Sky Bouche (born June 5, 1998) is a former student of Forest High School. He lived in Crystal River prior to the shooting. Bouche struggled with mental health issues due to his violent home life, as his entire family suffered from bipolar and schizophrenia. Bouche had become obsessed with the Columbine High School massacre sometime during his middle school years, and made several posts online supporting the incident in October 2013. Bouche had planned on joining the United States Marine Corps in an attempt to get away from his family, however in 2016, he dropped out of Forest High School after he discovered that Florida's Baker Act prevented him from joining the Marine Corps due to his online behavior.

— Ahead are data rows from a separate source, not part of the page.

### src/rtl/dmem_bridge.sv
// dmem_bridge
//   Data-side bridge between a single-cycle MIPS core's load/store port and a
//   slow handshaked external data memory, plus a 16-byte MMIO window.
//
//   External accesses stall the core. The bridge runs the access as
//   IDLE -> REQ -> DONE:
//     - IDLE: the access is seen and latched.
//     - REQ:  mem_req stays high until mem_ack arrives or TIMEOUT cycles
//             pass without one.
//     - DONE: the latched read data is returned and the core advances.
//   MMIO and misaligned accesses complete in IDLE with no stall.
//
//   Handshake: mem_req rises the cycle after an external access is seen and
//   stays high (with mem_we/mem_addr/mem_wdata stable) until the edge where
//   mem_ack is sampled high, or the timeout fires. mem_ack is a one-cycle
//   pulse and is only honoured in REQ. mem_rdata is sampled with mem_ack.
//
// Ports
//   clk, rst                 : clock, synchronous active-high reset
//   cpu_addr/wdata/read/write: core load/store port
//   cpu_rdata, cpu_stall     : load data and freeze request back to the core
//   mem_req/we/addr/wdata    : external request (held until ack)
//   mem_rdata, mem_ack       : external response
//   leds                     : MMIO LED register
//   err                      : sticky [0] misaligned, [1] timeout
//   fsm_state                : debug view of the FSM (0 IDLE, 1 REQ, 2 DONE)
module dmem_bridge #(
    parameter int unsigned TIMEOUT   = 16,
    parameter logic [31:0] MMIO_BASE = 32'hFFFF_0000
) (
    input  logic        clk,
    input  logic        rst,
    input  logic [31:0] cpu_addr,
    input  logic [31:0] cpu_wdata,
    input  logic        cpu_read,
    input  logic        cpu_write,
    output logic [31:0] cpu_rdata,
    output logic        cpu_stall,
    output logic        mem_req,
    output logic        mem_we,
    output logic [31:0] mem_addr,
    output logic [31:0] mem_wdata,
    input  logic [31:0] mem_rdata,
    input  logic        mem_ack,
    output logic [15:0] leds,
    output logic [1:0]  err,
    output logic [1:0]  fsm_state
);

    typedef enum logic [1:0] {
        S_IDLE = 2'd0,
        S_REQ  = 2'd1,
        S_DONE = 2'd2
    } state_t;

    state_t      state, state_next;
    logic        access, misaligned, in_mmio, is_ext, mmio_wr, mmio_rd;
    logic        timed_out, err_clear;
    logic [1:0]  err_next;
    logic [31:0] cycles, rdata_q, mmio_rdata, tcnt;

    assign fsm_state = state;

    // Access classification; a simultaneous read+write is a write.
    always_comb begin
        access     = cpu_read | cpu_write;
        misaligned = access && (cpu_addr[1:0] != 2'b00);
        in_mmio    = (cpu_addr[31:4] == MMIO_BASE[31:4]);
        is_ext     = access && !misaligned && !in_mmio;
        mmio_wr    = cpu_write && !misaligned && in_mmio && (state == S_IDLE);
        mmio_rd    = cpu_read && !cpu_write && !misaligned && in_mmio;
        timed_out  = (tcnt == 32'(TIMEOUT - 1));
    end

    always_comb begin
        mmio_rdata = 32'h0;
        case (cpu_addr[3:2])
            2'd0:    mmio_rdata = {16'h0, leds};
            2'd1:    mmio_rdata = cycles;
            2'd2:    mmio_rdata = {30'h0, err};
            default: mmio_rdata = 32'h0;
        endcase
    end

    // Sticky error flags: a new error in the clearing cycle still sets.
    always_comb begin
        err_clear = mmio_wr && (cpu_addr[3:2] == 2'd2);
        err_next  = err_clear ? 2'b00 : err;
        if (state == S_IDLE && misaligned)
            err_next[0] = 1'b1;
        if (state == S_REQ && !mem_ack && timed_out)
            err_next[1] = 1'b1;
    end

    // Next state and core-facing outputs.
    always_comb begin
        state_next = state;
        cpu_stall  = 1'b0;
        cpu_rdata  = 32'h0;
        case (state)
            S_IDLE: begin
                if (is_ext) begin
                    cpu_stall  = 1'b1;
                    state_next = S_REQ;
                end else if (mmio_rd) begin
                    cpu_rdata = mmio_rdata;
                end
            end
            S_REQ: begin
                cpu_stall = 1'b1;
                if (mem_ack || timed_out)
                    state_next = S_DONE;
            end
            S_DONE: begin
                // The access still present here belongs to the retiring
                // instruction, so it is not restarted.
                cpu_rdata  = rdata_q;
                state_next = S_IDLE;
            end
            default: state_next = S_IDLE;
        endcase
    end

    always_ff @(posedge clk) begin
        if (rst) begin
            state     <= S_IDLE;
            mem_req   <= 1'b0;
            mem_we    <= 1'b0;
            mem_addr  <= 32'h0;
            mem_wdata <= 32'h0;
            leds      <= 16'h0;
            err       <= 2'b00;
            cycles    <= 32'h0;
            rdata_q   <= 32'h0;
            tcnt      <= 32'h0;
        end else begin
            state  <= state_next;
            cycles <= cycles + 32'd1;
            err    <= err_next;
            if (mmio_wr && cpu_addr[3:2] == 2'd0)
                leds <= cpu_wdata[15:0];
            case (state)
                S_IDLE: begin
                    if (is_ext) begin
                        mem_req   <= 1'b1;
                        mem_we    <= cpu_write;
                        mem_addr  <= cpu_addr;
                        mem_wdata <= cpu_wdata;
                        tcnt      <= 32'h0;
                    end
                end
                S_REQ: begin
                    tcnt <= tcnt + 32'd1;
                    // An ack in the timeout cycle wins over the abort.
                    if (mem_ack) begin
                        mem_req <= 1'b0;
                        rdata_q <= mem_we ? 32'h0 : mem_rdata;
                    end else if (timed_out) begin
                        mem_req <= 1'b0;
                        rdata_q <= 32'hDEAD_BEEF;
                    end
                end
                default: ;
            endcase
        end
    end

endmodule

### config.mk
export PLATFORM = sky130hd
export DESIGN_NAME = dmem_bridge
export DESIGN_NICKNAME = d
export VERILOG_FILES = /design/src/rtl/dmem_bridge.sv
export SDC_FILE = /design/constraint.sdc
export NUM_CORES = 1
export LEC_CHECK = 0
export CORE_MARGIN = 1.5
export CORE_UTILIZATION = 49
export DETAILED_ROUTE_END_ITERATION = 16
export PLACE_DENSITY = 0.78
export SKIP_CTS_REPAIR_TIMING = 1
export SLEW_MARGIN = 20
export SYNTH_ARGS = -nofsm -noshare
export SYNTH_HDL_FRONTEND = slang
export SYNTH_SLANG_ARGS = --single-unit
### constraint.sdc
create_clock -name clk -period 3.7 [get_ports clk]
set_clock_uncertainty 0.1 [all_clocks]
set_input_delay 1.11 -clock clk [delete_from_list [all_inputs] [get_ports clk]]
set_output_delay 1.11 -clock clk [all_outputs]
set_load 0.02 [all_outputs]
After elaboration in Yosys (flattened, before gate mapping). Cells that the tools add are included.

Shift-type cells: 0. $add $sub $neg: 2. Order comparisons: 0. Bitwise operators: 1. Divide/modulo/power cells: 0. Reduce and logical (&&, ||, !) cells: 31. $mul: 0. Equal/unequal tests: 9. Mux-type cells: 21.

Operators by type and width (number): $mux W32 (6); $pmux W32 S2 (2); $pmux W32 S3 (1); $add A32 B1 Y32 const B (2); $eq A32 B4 Y1 const B (1); $eq A28 B28 Y1 const B (1); $logic_and A1 B1 Y1 (14); $reduce_bool A2 Y1 (5); $reduce_and A2 Y1 (4); $mux W1 (6); $mux W2 (3); $eq A2 B1 Y1 const B (2); $eq A2 B2 Y1 const B (2); $logic_not A1 Y1 (4); $logic_not A2 Y1 (2); $pmux W1 S2 (2); $pmux W2 S2 (1); $ne A3 B3 Y1 const B (1); $reduce_and A3 Y1 (1); $ne A2 B1 Y1 const B (1); $ne A2 B2 Y1 const B (1); $logic_or A1 B1 Y1 (1); $or A1 B1 Y1 (1).

Register bits: 182. Output and inout bits: 119. Memories kept: 0. Latch bits: 0. Memory bits (writable): 0. Word-level logic and storage cells: 75. ROM bits: 0. Input bits: 101.

Logic depth before layout (Yosys ltp).
Depth in word-level cells: 9. Depth in mapped cells: 8.

Least setup slack after synthesis. No wires, ideal clock.

Path type: input port to output port. From: input port cpu_addr[4]. To: output port cpu_rdata[10]. Data arrival time: 2.613 ns. Buffers on the path: 2. Cell stages on the path: 7. Path slack: -0.123 ns. Required time: 2.490 ns. Cells stage by stage: nor4b_1 and4_1 buf_2 nand4_1 or2_1 buf_2 o21ai_1.

Word-level cells in the longest chain between the ends: 5. Elaborated cells between the ends (all ways): 7.

RTL lines: start: declaration (line 33) `input logic [31:0] cpu_addr,`; $eq A28 B28 Y1 * (line 68) `in_mmio = (cpu_addr[31:4] == MMIO_BASE[31:4]);`; $logic_and A1 B1 Y1 / $logic_not A1 Y1 (equally long branches) (line 71, 69); $mux W32 / $logic_and A1 B1 Y1 (equally long branches) (line 105, 69); $mux W32 * (line 102) `if (is_ext) begin`; $pmux W32 S2 * (line 100) `case (state)`; end: declaration (line 37) `output logic [31:0] cpu_rdata,`.

Every way passes the cells marked *; elsewhere a longest branch is shown, timed or not.

Worst setup path in the final report.
From: input port cpu_addr[17]. To: output port cpu_rdata[13].

The elaborated chain is that of the path after synthesis.

==> flow_results.org <==
** Timing
- Setup violations remaining at the end of the flow were counted as 32.
- In the finished design, the share of the clock period the worst path needs comes to 109%.
- Setup repair after global routing could not meet its margin everywhere.
- Least-Margin Pin Slew :: 0.670 ns
- After layout, the minimum clock period comes to 4.01 ns.
- Max-slew headroom at the worst pin :: ~55%
- Max Transition Viols Final :: 0
- The count of endpoints failing hold in the final timing report was 0.
- Once routing completed, OpenROAD measured the worst setup slack at -0.315 ns.
- Based on the critical path, the design can be clocked at up to 0.249 GHz.

** Placement
- Post-Place Cells :: 1305
- The count of buffers added on input and output ports is roughly 220.
- Once detailed placement completed, the half-perimeter wirelength came to 16600 µm.
- At the end of routability-driven placement, the weighted congestion stood at 0.895.
- Summing all placed instances gives a cell area of about 11000 µm².

** Logic synthesis
- Synthesized net count :: 989
- Summing the sequential cell areas from Yosys gives 45.0% of the chip area.
- The most used flip-flop cell after synthesis is sky130_fd_sc_hd__dfxtp_1.
- Cell type contributing the most total cell area after synthesis :: sky130_fd_sc_hd__dfxtp_1
- The synthesized netlist contains between 50 and 60 unique library cells.
- Mux cell area share after synthesis :: 12.0%
- After Yosys synthesis, XOR and XNOR cells account for between 4 and 5% of the synthesized area.
- After Yosys synthesis, full adders, half adders and majority gates account for 0.309% of the synthesized area.
- Mean instance size in the synthesized netlist :: 9.14 µm²
- The synthesized netlist devotes 10.7% of its cell area to compound gates.
- In the post-synthesis netlist, the biggest area contributors are sky130_fd_sc_hd__dfxtp_1, sky130_fd_sc_hd__mux2i_1, sky130_fd_sc_hd__nor2_1.
- Total of flip-flops plus latches after synthesis :: between 150 and 200
- Largest family of logic cells by synthesized area :: simple AND/OR/NAND/NOR gates
- Yosys mapped a number of flops with a built-in enable equal to 0.
- Counting flops with an async set or reset pin after synthesis yields a share of 0%.
- Summing the areas of all and, or, nand and nor instances in the mapped netlist gives 22.5% of the synthesized area.
- Number of warnings reported in the yosys synthesis log :: 0
- In the synthesized netlist, the number of instances is between 800 and 900.
- Of the post-synthesis cell area, the dominant cell type holds 45.0%.
- Cell area after synthesis :: approximately 8000 µm²

** Power and ir drop
- Power per Cell Area :: 378 nW/µm²
- The analysis attributes to cell leakage a power of roughly 4.7 nW.
- Internal power comes to 0.00332 W.
- Maximum vdd ir drop :: 0.378 mV
- Net switching is 25.0% of the power.
- Net switching power figure :: 0.00110 W
- In this run, the combinational gates consume 11.2% of the power.
- Clock network fraction of total power :: 42.7%
- Sequential cell fraction of total power :: ~46%

** Setup path
- WP data required :: around 2.5 ns
- Most common cell on crit path :: sky130_fd_sc_hd__nand4_1
- Critical Path Start Type :: input pin
- Cell Chain, Critical Path :: dlymetal6s2s_1 -> nand4_1 -> nor3_2 -> nand4_1 -> or2_1 -> buf_12 -> o21ai_2 -> buf_6
- The critical path is of the input pin to primary output type.
- Cell with the biggest individual delay on the critical path :: sky130_fd_sc_hd__or2_1
- STA classifies the critical path endpoint as a primary output.
- The worst register-to-register path has a setup slack of about 1.3 ns.
- On the worst path, the slowest cell contributes a delay of 0.34 ns.
- Largest fanout of any net on the critical path :: 14
- Data arrives at the worst endpoint at between 2 and 3 ns.

** Detailed routing
- Via count :: 7428
- For this run, the detailed router's first-pass iteration total came to 5.
- Summed over all layers, the routed wires come to ~24000 µm.
- In the final routed layout, each cell accounts on average for around 18 µm.
- For this run, design rule violations remaining after detail routing come to 0.
- Initial DRC Count :: 502
- Vias per cell :: around 5.5
- Post-DRT Antenna Nets :: 0

** Global route
- Number of antenna violations at the first check in global routing :: 2
- The first global-routing pass estimated 37400 µm of wire.
- Overall overflow remaining after global route :: 0
- Overall global routing resource usage :: 26.9%
- Entering global routing, the biggest net connects 122 pins.
- The number of global-route vias before repair was 7071.

** Floorplanning
- I/O pin total :: 220
- In this run the core area contains 46 standard-cell rows.
- For this configuration, the core starts out at a cell density of 50.6%.
- The die covers 17300 µm².
- Die Span Y :: 132 µm
- Core box area :: 16000 µm²
- The die is 132 µm wide.

** Layout
- Post-route design area :: 11700 µm²
- The filler cells instantiated in the layout total 1179.
- Total Nets Final :: ~1200
- Area growth from synthesis to layout :: 44.4%
- Fraction of final layout cells with drive strength greater than 1 :: 16.3%
- Once layout is complete, the cells apart from fillers number 1348.

** CTS
- CTS tree :: done
- H-tree levels :: 4
- Clock buffer count from CTS :: 17
- CTS Root Cell :: sky130_fd_sc_hd__clkbuf_16
- # clock sinks :: roughly 180
- Bufs on Longest Clock Path :: 2
- Clock-pin slew was measured on the worst setup and hold paths at roughly 0.070 ns.
- Clk Latency, worst-skew pair :: between 0.4 and 0.5 ns

** Worst hold path
- The path class of the tightest hold or removal check is flop to flop.

** Outcome
- The final reports fail on setup timing.
- Outcome :: complete, but fails checks

** Job
- Count of maximum capacitance violations :: 0
==> final timing paths <==
kind                            cells past startpoint                      from                  endpoint
worst min-delay path                                2  rdata_q[28]$_SDFFE_PP0P_  rdata_q[28]$_SDFFE_PP0P_
worst min register to register                      2  rdata_q[28]$_SDFFE_PP0P_  rdata_q[28]$_SDFFE_PP0P_
worst max register to register                      5     cycles[10]$_SDFF_PP0_     cycles[31]$_SDFF_PP0_
worst max-delay path                                8              cpu_addr[17]             cpu_rdata[13]
==> critical path: cells and delay by family <==
family          cells  cell delay, ns
simple gates        4            1.06
buf+inv             3            0.45
compound gates      1            0.17
==> cells in the final DEF (no fill, tap or decap), drive strengths merged, types with 3 or more instances in the layout <==
cell type,count
a21oi,19
a221oi,24
a22o,13
a311oi,5
a31oi,5
a32o,9
a41oi,6
and2,5
and3,11
and4,6
buf,93
clkbuf,23
clkdlybuf4s50,152
clkinvlp,4
dfxtp,182
dlymetal6s2s,22
inv,36
mux2i,96
nand2,44
nand2b,29
nand3,27
nand4,23
nor2,146
nor2b,5
nor3,14
nor3b,3
nor4,20
nor4b,4
o21ai,32
o22ai,3
o31ai,3
or2,4
or3,7
xnor2,17
xor2,23
==> synthesized netlist by cell type (17+ instances only) <==
cell type	instances
sky130_fd_sc_hd__mux2i_1	96
sky130_fd_sc_hd__a221oi_1	24
sky130_fd_sc_hd__nand2b_1	29
sky130_fd_sc_hd__nor2_1	146
sky130_fd_sc_hd__nand2_1	43
sky130_fd_sc_hd__nand3_1	25
sky130_fd_sc_hd__xnor2_1	17
sky130_fd_sc_hd__dfxtp_1	182
sky130_fd_sc_hd__nand4_1	22
sky130_fd_sc_hd__xor2_1	23
sky130_fd_sc_hd__inv_1	31
sky130_fd_sc_hd__o21ai_1	17
sky130_fd_sc_hd__clkbuf_1	36
sky130_fd_sc_hd__a21oi_1	18
==> power groups by stage <==
stage	logic [W]	registers, W	clock network [W]
3_5_place_dp	0.000476	0.00208	0
5_1_grt	0.000525	0.00204	0.00199
2_1_floorplan	0.000187	0.00212	0
4_1_cts	0.000480	0.00204	0.00191
6_report	0.000494	0.00204	0.00189
3_3_place_gp	0.000473	0.00208	0
==> sequential cells by signal (all words and copies together) (netlist names) <==
signal,cells
fsm_state,2
mem_wdata,32
cycles,32
tcnt,32
leds,16
mem_addr,32
mem_req,1
err,2
rdata_q,32
mem_we,1
==> through the flow <==
| stage | power [W] | setup WS, ns | setup TNS [ns] | util (%) | hold slack, ns |
|---|---|---|---|---|---|
| 2_1_floorplan | 0.00231 | -0.113 | -1.38 | - | 0.338 |
| 6_report | 0.00442 | -0.315 | -7.22 | 73.1 | 0.370 |
| 4_1_cts | 0.00442 | -1.16 | -33.16 | 70.8 | 0.371 |
| 5_1_grt | 0.00455 | -0.401 | -9.58 | 73.1 | 0.388 |
| 3_5_place_dp | 0.00256 | -1.15 | -32.74 | 66.9 | 0.360 |
| 3_3_place_gp | 0.00255 | -1.09 | -32.32 | 66.9 | 0.354 |
==> area by class of cell <==
cell class	count	area (µm²)	area share, %
multi-input combinational	614	4320	36.9
sequential	182	3640	31.1
timing repair buffer	271	2730	23.3
clock buffer	19	453	3.87
tap	216	270	2.31
clock inverter	13	164	1.40
inverter	31	116	0.995
antenna	2	5.00	0.0428
==> layer usage <==
metal	up-vias	GRT usage [%]	share of wire, %
met1	3543	32.9	42
met2	259	44.4	48
li1	3588	-	-
met3	38	8.45	7.4
met4	0	10.1	2.6
met5	-	0	0
==> cells by family after synthesis <==
| kind of cell | count (synthesis) |
|---|---|
| AO/OA/AOI/OAI | 122 |
| XOR/XNOR | 40 |
| adder cells (fa/ha/maj) | 2 |
| buffers and inverters | 90 |
| flip-flops | 182 |
| multiplexers | 97 |
| AND/OR/NAND/NOR | 353 |
Power figures use the tool's default switching activity.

Bouche had decided to shoot up his former high school following the Parkland high school shooting, in an attempt to spread awareness of his mental state. He chose to do it on April 20 since it was the 19th anniversary of the Columbine High School massacre.

==Aftermath==
All of the schools in the Marion County School District were scheduled to have gun-reform walkouts later that day. They were all cancelled following the shooting. Four days later, the school board approved to pay $224,000 for 34 new resource officers to protect the schools belonging to the Marion County School District for the remaining four weeks of the school year. On May 21, Panasuk received the Woman of Courage Award during an event at the College of Central Florida's Klein Center for how she handled the shooting. On June 20, Deputy Long was labeled "Florida School Resource Officer Of The Year" for his involvement in arresting Bouche.

The shooting had occurred only two months after the Parkland high school shooting, only four hours from where Ocala was located. After the body-cam footage of the incident was released a month later on May 31, the school was met with much criticism for how they handled the shooting, particularly Panasuk for allowing Bouche into her classroom full of students. A local sheriff stated that since he was still armed with a knife, Panasuk put all of the students inside the classroom in "extreme danger". The school responded by saying Panasuk may receive counseling before she is allowed to continue her job the following school year.

===Lawsuit===
On February 8, 2022, Evan Eckenroth, the student injured in the shooting, filed a lawsuit against the Marion County School District, seeking over $30,000 worth of damages. In the suit, Eckenroth claimed that the district "failed to have proper security measures in place to protect students and keep non-students from accessing the school's parking lot and main building during school hours." Eckenroth also claimed to have received permanent scars and mental anguish from the incident. Per the Marion County Clerk of Courts, as of December 2025 the lawsuit is still ongoing.